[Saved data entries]
****************

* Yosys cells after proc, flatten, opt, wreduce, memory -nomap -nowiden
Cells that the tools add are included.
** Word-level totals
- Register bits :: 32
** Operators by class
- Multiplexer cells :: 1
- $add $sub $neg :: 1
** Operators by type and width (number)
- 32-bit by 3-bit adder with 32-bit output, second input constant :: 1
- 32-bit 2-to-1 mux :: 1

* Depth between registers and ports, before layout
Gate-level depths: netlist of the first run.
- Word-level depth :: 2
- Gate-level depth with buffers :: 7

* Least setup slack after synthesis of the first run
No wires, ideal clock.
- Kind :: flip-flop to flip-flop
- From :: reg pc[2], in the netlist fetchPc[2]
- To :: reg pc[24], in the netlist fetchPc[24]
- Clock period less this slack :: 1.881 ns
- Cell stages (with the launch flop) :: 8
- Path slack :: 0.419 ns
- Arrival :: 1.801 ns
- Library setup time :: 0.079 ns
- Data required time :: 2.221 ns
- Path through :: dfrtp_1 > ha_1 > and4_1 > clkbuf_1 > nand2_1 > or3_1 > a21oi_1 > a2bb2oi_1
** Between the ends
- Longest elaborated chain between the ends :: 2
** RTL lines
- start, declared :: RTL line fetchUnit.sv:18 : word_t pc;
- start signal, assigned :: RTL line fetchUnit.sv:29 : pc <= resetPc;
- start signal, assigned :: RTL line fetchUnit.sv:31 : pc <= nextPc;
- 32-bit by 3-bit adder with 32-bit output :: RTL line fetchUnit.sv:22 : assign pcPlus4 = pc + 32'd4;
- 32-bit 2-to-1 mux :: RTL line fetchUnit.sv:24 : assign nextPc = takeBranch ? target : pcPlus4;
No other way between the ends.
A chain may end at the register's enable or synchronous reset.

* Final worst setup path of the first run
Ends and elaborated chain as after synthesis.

****************

— DIRECTIONS —
Nothing in the records above may be left out; repeat them exactly.

— RESULT —
* Yosys cells after proc, flatten, opt, wreduce, memory -nomap -nowiden
Cells that the tools add are included.
** Word-level totals
- Register bits :: 32
** Operators by class
- Multiplexer cells :: 1
- $add $sub $neg :: 1
** Operators by type and width (number)
- 32-bit by 3-bit adder with 32-bit output, second input constant :: 1
- 32-bit 2-to-1 mux :: 1

* Depth between registers and ports, before layout
Gate-level depths: netlist of the first run.
- Word-level depth :: 2
- Gate-level depth with buffers :: 7

* Least setup slack after synthesis of the first run
No wires, ideal clock.
- Kind :: flip-flop to flip-flop
- From :: reg pc[2], in the netlist fetchPc[2]
- To :: reg pc[24], in the netlist fetchPc[24]
- Clock period less this slack :: 1.881 ns
- Cell stages (with the launch flop) :: 8
- Path slack :: 0.419 ns
- Arrival :: 1.801 ns
- Library setup time :: 0.079 ns
- Data required time :: 2.221 ns
- Path through :: dfrtp_1 > ha_1 > and4_1 > clkbuf_1 > nand2_1 > or3_1 > a21oi_1 > a2bb2oi_1
** Between the ends
- Longest elaborated chain between the ends :: 2
** RTL lines
- start, declared :: RTL line fetchUnit.sv:18 : word_t pc;
- start signal, assigned :: RTL line fetchUnit.sv:29 : pc <= resetPc;
- start signal, assigned :: RTL line fetchUnit.sv:31 : pc <= nextPc;
- 32-bit by 3-bit adder with 32-bit output :: RTL line fetchUnit.sv:22 : assign pcPlus4 = pc + 32'd4;
- 32-bit 2-to-1 mux :: RTL line fetchUnit.sv:24 : assign nextPc = takeBranch ? target : pcPlus4;
No other way between the ends.
A chain may end at the register's enable or synchronous reset.

* Final worst setup path of the first run
Ends and elaborated chain as after synthesis.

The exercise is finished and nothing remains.